Michel Rodríguez Pérez representará a Granma en el IX Congreso

Fue el primer delegado directo de Granma al IX Congreso de la UJC. No se le vio temblar un ápice cuando fuera electo en el Instituto Politécnico de Informática Rubén Bravo

Autor:

Osviel Castro Medel

MANZANILLO, Granma.— Parece «operado de los nervios», tranquilo como un río en invierno, aplomado para los grandes momentos.

Sin embargo, Michel Rodríguez Pérez, el primer delegado directo de Granma al IX Congreso de la UJC, se autodefine, a sus 30 años, como un joven hiperactivo, que saborea la música, el baile, los cuentos y otras cosas propias de los nuevos.

No se le vio temblar un ápice cuando le dieron la palabra ante las máximas autoridades de la provincia ni ante los 1 407 estudiantes del Instituto Politécnico de Informática Rubén Bravo, quienes lo ovacionaron por la elección a ese evento cumbre.

El rosario de emociones iba por dentro, lo confesaría después, mientras recibía abrazos y halagos de sus compañeros por los pasillos de la espaciosa escuela. «Estaba agitado, aunque no lo aparentara. Me han dado una enorme responsabilidad: la de representar a miles de estudiantes del centro y a más de 550 trabajadores», dijo este muchacho que se desempeña como secretario general del Comité UJC en el instituto.

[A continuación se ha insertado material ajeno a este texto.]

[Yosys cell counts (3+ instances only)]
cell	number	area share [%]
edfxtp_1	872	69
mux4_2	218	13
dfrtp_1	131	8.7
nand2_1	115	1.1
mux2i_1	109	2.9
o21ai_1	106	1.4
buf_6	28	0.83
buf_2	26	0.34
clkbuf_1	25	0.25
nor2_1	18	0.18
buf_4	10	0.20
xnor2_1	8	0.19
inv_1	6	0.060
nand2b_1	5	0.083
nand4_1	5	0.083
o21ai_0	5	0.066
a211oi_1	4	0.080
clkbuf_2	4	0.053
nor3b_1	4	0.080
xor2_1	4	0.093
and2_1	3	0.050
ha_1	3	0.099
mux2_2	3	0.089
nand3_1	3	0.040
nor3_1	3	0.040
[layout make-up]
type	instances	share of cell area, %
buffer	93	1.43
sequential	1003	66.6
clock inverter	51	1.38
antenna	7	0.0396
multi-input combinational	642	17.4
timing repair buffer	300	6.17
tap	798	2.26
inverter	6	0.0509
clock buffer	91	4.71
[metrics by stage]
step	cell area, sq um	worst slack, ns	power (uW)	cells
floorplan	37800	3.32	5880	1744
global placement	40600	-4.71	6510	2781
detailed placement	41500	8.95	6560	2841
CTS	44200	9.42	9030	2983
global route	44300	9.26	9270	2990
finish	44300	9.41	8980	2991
### config.mk
export PLATFORM = sky130hd
export DESIGN_NAME = core_frontend
export DESIGN_NICKNAME = d
export VERILOG_FILES = /design/src/rtl/core_frontend.sv
export SDC_FILE = /design/constraint.sdc
export NUM_CORES = 1
export LEC_CHECK = 0
export CAP_MARGIN = 20
export CORE_UTILIZATION = 37
export DETAILED_ROUTE_END_ITERATION = 10
export PLACE_DENSITY = 0.57
export SLEW_MARGIN = 0
export SYNTH_ARGS = -nofsm -noshare
export SYNTH_HDL_FRONTEND = slang
export SYNTH_SLANG_ARGS = --single-unit
export TNS_END_PERCENT = 1
### constraint.sdc
create_clock -name clk -period 10.1 [get_ports clk]
set_clock_uncertainty 0.15 [all_clocks]
set_input_delay 2.525 -clock clk [delete_from_list [all_inputs] [get_ports clk]]
set_output_delay 2.525 -clock clk [all_outputs]
set_load 0.02 [all_outputs]
### src/rtl/arc4_encrypt.sv
// ARC4 encryptor.
// Builds the RC4 state in an external 256x8 S memory (INIT, then KSA), then runs
// the PRGA over a length-prefixed plaintext buffer and writes the length-prefixed
// ciphertext buffer. All memories are synchronous-read with one cycle of latency:
// an address registered on edge N is sampled by the memory on edge N+1, and the
// data it returns is captured here on edge N+2.
module arc4_encrypt #(
  parameter int KEY_BYTES = 3
) (
  input  logic                   clk,
  input  logic                   rst,
  input  logic                   en,
  output logic                   rdy,
  input  logic [8*KEY_BYTES-1:0] key,
  output logic [7:0]             s_addr,
  input  logic [7:0]             s_rddata,
  output logic [7:0]             s_wrdata,
  output logic                   s_wren,
  output logic [7:0]             pt_addr,
  input  logic [7:0]             pt_rddata,
  output logic [7:0]             ct_addr,
  output logic [7:0]             ct_wrdata,
  output logic                   ct_wren
);

  localparam int KIDX_W = (KEY_BYTES > 1) ? $clog2(KEY_BYTES) : 1;

  typedef enum logic [4:0] {
    ST_IDLE,
    ST_INIT,
    ST_K_RD_SI,
    ST_K_WT_SI,
    ST_K_RD_SJ,
    ST_K_WT_SJ,
    ST_K_WR_SI,
    ST_K_WR_SJ,
    ST_P_RD_L,
    ST_P_WT_L,
    ST_P_CAP_L,
    ST_P_RD_SI,
    ST_P_WT_SI,
    ST_P_RD_SJ,
    ST_P_WT_SJ,
    ST_P_WR_SI,
    ST_P_WR_SJ,
    ST_P_RD_PAD,
    ST_P_WT_PAD,
    ST_P_WR_CT,
    ST_DONE
  } state_t;

  state_t                 r_state;
  logic                   r_rdy;
  logic [7:0]             r_s_addr;
  logic [7:0]             r_s_wrdata;
  logic                   r_s_wren;
  logic [7:0]             r_pt_addr;
  logic [7:0]             r_ct_addr;
  logic [7:0]             r_ct_wrdata;
  logic                   r_ct_wren;
  logic [8*KEY_BYTES-1:0] r_key;
  logic [KIDX_W-1:0]      r_kidx;   // i mod KEY_BYTES, kept as a wrapping counter
  logic [7:0]             r_i;      // doubles as the fill counter during INIT
  logic [7:0]             r_j;
  logic [7:0]             r_k;      // index of the last ciphertext byte written
  logic [7:0]             r_len;    // message length L from pt[0]
  logic [7:0]             r_si;     // s[i] as read before the swap
  logic [7:0]             r_sj;     // s[j] as read before the swap
  logic [7:0]             r_pt;     // plaintext byte for the current k

  logic [7:0]             w_keybyte;
  logic [7:0]             w_i_next;
  logic [7:0]             w_k_next;
  logic [7:0]             w_j_ksa;
  logic [7:0]             w_j_prga;
  logic [7:0]             w_pad_addr;

  // Select key byte r_kidx; byte 0 is the most significant byte of the key.
  always_comb begin
    w_keybyte = 8'd0;
    for (int n = 0; n < KEY_BYTES; n++) begin
      w_keybyte = (r_kidx == KIDX_W'(n)) ? r_key[8*(KEY_BYTES-n)-1 -: 8] : w_keybyte;
    end
  end

  // Index arithmetic; every sum wraps mod 256 by construction of the 8-bit width.
  always_comb begin
    w_i_next   = r_i + 8'd1;
    w_k_next   = r_k + 8'd1;
    w_j_ksa    = r_j + s_rddata + w_keybyte;
    w_j_prga   = r_j + s_rddata;
    // After the swap s[i]=old s[j] and s[j]=old s[i]; the sum is the same either way.
    w_pad_addr = r_si + r_sj;
  end

  // Main controller: sequences INIT, KSA and PRGA and drives all memory ports.
  always_ff @(posedge clk) begin
    if (rst) begin
      r_state     <= ST_IDLE;
      r_rdy       <= 1'b1;
      r_s_addr    <= 8'd0;
      r_s_wrdata  <= 8'd0;
      r_s_wren    <= 1'b0;
      r_pt_addr   <= 8'd0;
      r_ct_addr   <= 8'd0;
      r_ct_wrdata <= 8'd0;
      r_ct_wren   <= 1'b0;
      r_key       <= '0;
      r_kidx      <= '0;
      r_i         <= 8'd0;
      r_j         <= 8'd0;
      r_k         <= 8'd0;
      r_len       <= 8'd0;
      r_si        <= 8'd0;
      r_sj        <= 8'd0;
      r_pt        <= 8'd0;
    end else begin
      // Write strobes are single-cycle pulses unless a state re-asserts them.
      r_s_wren  <= 1'b0;
      r_ct_wren <= 1'b0;
      case (r_state)
        ST_IDLE: begin
          if (en) begin
            r_key   <= key;
            r_rdy   <= 1'b0;
            r_i     <= 8'd0;
            r_j     <= 8'd0;
            r_k     <= 8'd0;
            r_kidx  <= '0;
            r_state <= ST_INIT;
          end else begin
            r_state <= ST_IDLE;
          end
        end

        // s[k] = k, one write per cycle.
        ST_INIT: begin
          r_s_addr   <= r_i;
          r_s_wrdata <= r_i;
          r_s_wren   <= 1'b1;
          r_i        <= w_i_next;
          if (r_i == 8'd255) begin
            r_state <= ST_K_RD_SI;
          end else begin
            r_state <= ST_INIT;
          end
        end

        ST_K_RD_SI: begin
          r_s_addr <= r_i;
          r_state  <= ST_K_WT_SI;
        end

        ST_K_WT_SI: begin
          r_state <= ST_K_RD_SJ;
        end

        ST_K_RD_SJ: begin
          r_si     <= s_rddata;
          r_j      <= w_j_ksa;
          r_s_addr <= w_j_ksa;
          r_state  <= ST_K_WT_SJ;
        end

        ST_K_WT_SJ: begin
          r_state <= ST_K_WR_SI;
        end

        ST_K_WR_SI: begin
          r_sj       <= s_rddata;
          r_s_addr   <= r_i;
          r_s_wrdata <= s_rddata;
          r_s_wren   <= 1'b1;
          r_state    <= ST_K_WR_SJ;
        end

        // When i==j this rewrites the same location with the same value.
        ST_K_WR_SJ: begin
          r_s_addr   <= r_j;
          r_s_wrdata <= r_si;
          r_s_wren   <= 1'b1;
          if (r_kidx == KIDX_W'(KEY_BYTES - 1)) begin
            r_kidx <= '0;
          end else begin
            r_kidx <= r_kidx + KIDX_W'(1);
          end
          if (r_i == 8'd255) begin
            r_state <= ST_P_RD_L;
          end else begin
            r_i     <= w_i_next;
            r_state <= ST_K_RD_SI;
          end
        end

        ST_P_RD_L: begin
          r_pt_addr <= 8'd0;
          r_state   <= ST_P_WT_L;
        end

        ST_P_WT_L: begin
          r_state <= ST_P_CAP_L;
        end

        // ct[0] = L, then the keystream starts over from i=j=0.
        ST_P_CAP_L: begin
          r_len       <= pt_rddata;
          r_ct_addr   <= 8'd0;
          r_ct_wrdata <= pt_rddata;
          r_ct_wren   <= 1'b1;
          r_i         <= 8'd0;
          r_j         <= 8'd0;
          r_k         <= 8'd0;
          if (pt_rddata == 8'd0) begin
            r_state <= ST_DONE;
          end else begin
            r_state <= ST_P_RD_SI;
          end
        end

        // The plaintext read for this byte is issued alongside the s[i] read.
        ST_P_RD_SI: begin
          r_i       <= w_i_next;
          r_s_addr  <= w_i_next;
          r_pt_addr <= w_k_next;
          r_state   <= ST_P_WT_SI;
        end

        ST_P_WT_SI: begin
          r_state <= ST_P_RD_SJ;
        end

        ST_P_RD_SJ: begin
          r_si     <= s_rddata;
          r_pt     <= pt_rddata;
          r_j      <= w_j_prga;
          r_s_addr <= w_j_prga;
          r_state  <= ST_P_WT_SJ;
        end

        ST_P_WT_SJ: begin
          r_state <= ST_P_WR_SI;
        end

        ST_P_WR_SI: begin
          r_sj       <= s_rddata;
          r_s_addr   <= r_i;
          r_s_wrdata <= s_rddata;
          r_s_wren   <= 1'b1;
          r_state    <= ST_P_WR_SJ;
        end

        ST_P_WR_SJ: begin
          r_s_addr   <= r_j;
          r_s_wrdata <= r_si;
          r_s_wren   <= 1'b1;
          r_state    <= ST_P_RD_PAD;
        end

        // The s[j] write lands on this edge, before the pad address is sampled.
        ST_P_RD_PAD: begin
          r_s_addr <= w_pad_addr;
          r_state  <= ST_P_WT_PAD;
        end

        ST_P_WT_PAD: begin
          r_state <= ST_P_WR_CT;
        end

        ST_P_WR_CT: begin
          r_ct_addr   <= w_k_next;
          r_ct_wrdata <= r_pt ^ s_rddata;
          r_ct_wren   <= 1'b1;
          r_k         <= w_k_next;
          if (w_k_next == r_len) begin
            r_state <= ST_DONE;
          end else begin
            r_state <= ST_P_RD_SI;
          end
        end

        // The final ct write was issued on the previous edge.
        ST_DONE: begin
          r_rdy   <= 1'b1;
          r_state <= ST_IDLE;
        end

        default: begin
          r_rdy   <= 1'b1;
          r_state <= ST_IDLE;
        end
      endcase
    end
  end

  assign rdy       = r_rdy;
  assign s_addr    = r_s_addr;
  assign s_wrdata  = r_s_wrdata;
  assign s_wren    = r_s_wren;
  assign pt_addr   = r_pt_addr;
  assign ct_addr   = r_ct_addr;
  assign ct_wrdata = r_ct_wrdata;
  assign ct_wren   = r_ct_wren;

endmodule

Para Michel, quien lleva cinco cursos en ese cargo, la designación implica otro reto: «Voy a un Congreso trascendental porque para nadie es un secreto que probablemente será el último de la Organización en el que participe parte de la generación histórica que hizo la Revolución. Además, sabemos que los jóvenes necesitamos hacernos sentir más».

Según sus criterios, la UJC requiere fortalecer su funcionamiento y no solo de cara al Congreso. Ha de ser algo permanente.

Este licenciado en Educación Laboral, oriundo de Yara, reconoce que dirigir un Comité UJC con ¡42 comités de base! exige un sacrificio dulce. «En estos cinco años he tenido sinsabores, incomprensiones, pero también momentos muy gratos. Entre las escenas que no olvidaré está la relacionada con un muchacho de Bayamo que cometió un error muy grave y hubo que tomar una medida con él. Pasado un tiempo, se me acercó en la calle y reconoció que había recibido una gran lección y rectificado su conducta».

Para él, la agenda de cada jornada es tan compleja que a veces une un día con el otro. «Tengo que quedarme aquí de vez en cuando, pero no lo hago con disgusto. El trabajo político con muchachos entre 15 y 17 años siempre resulta complejo. Lo fundamental es comprender su mundo, su psicología y tener la capacidad de ser flexibles. No se trata de “pasar la mano” porque los incumplimientos no tienen justificación, se trata de ser, ante todo, humano».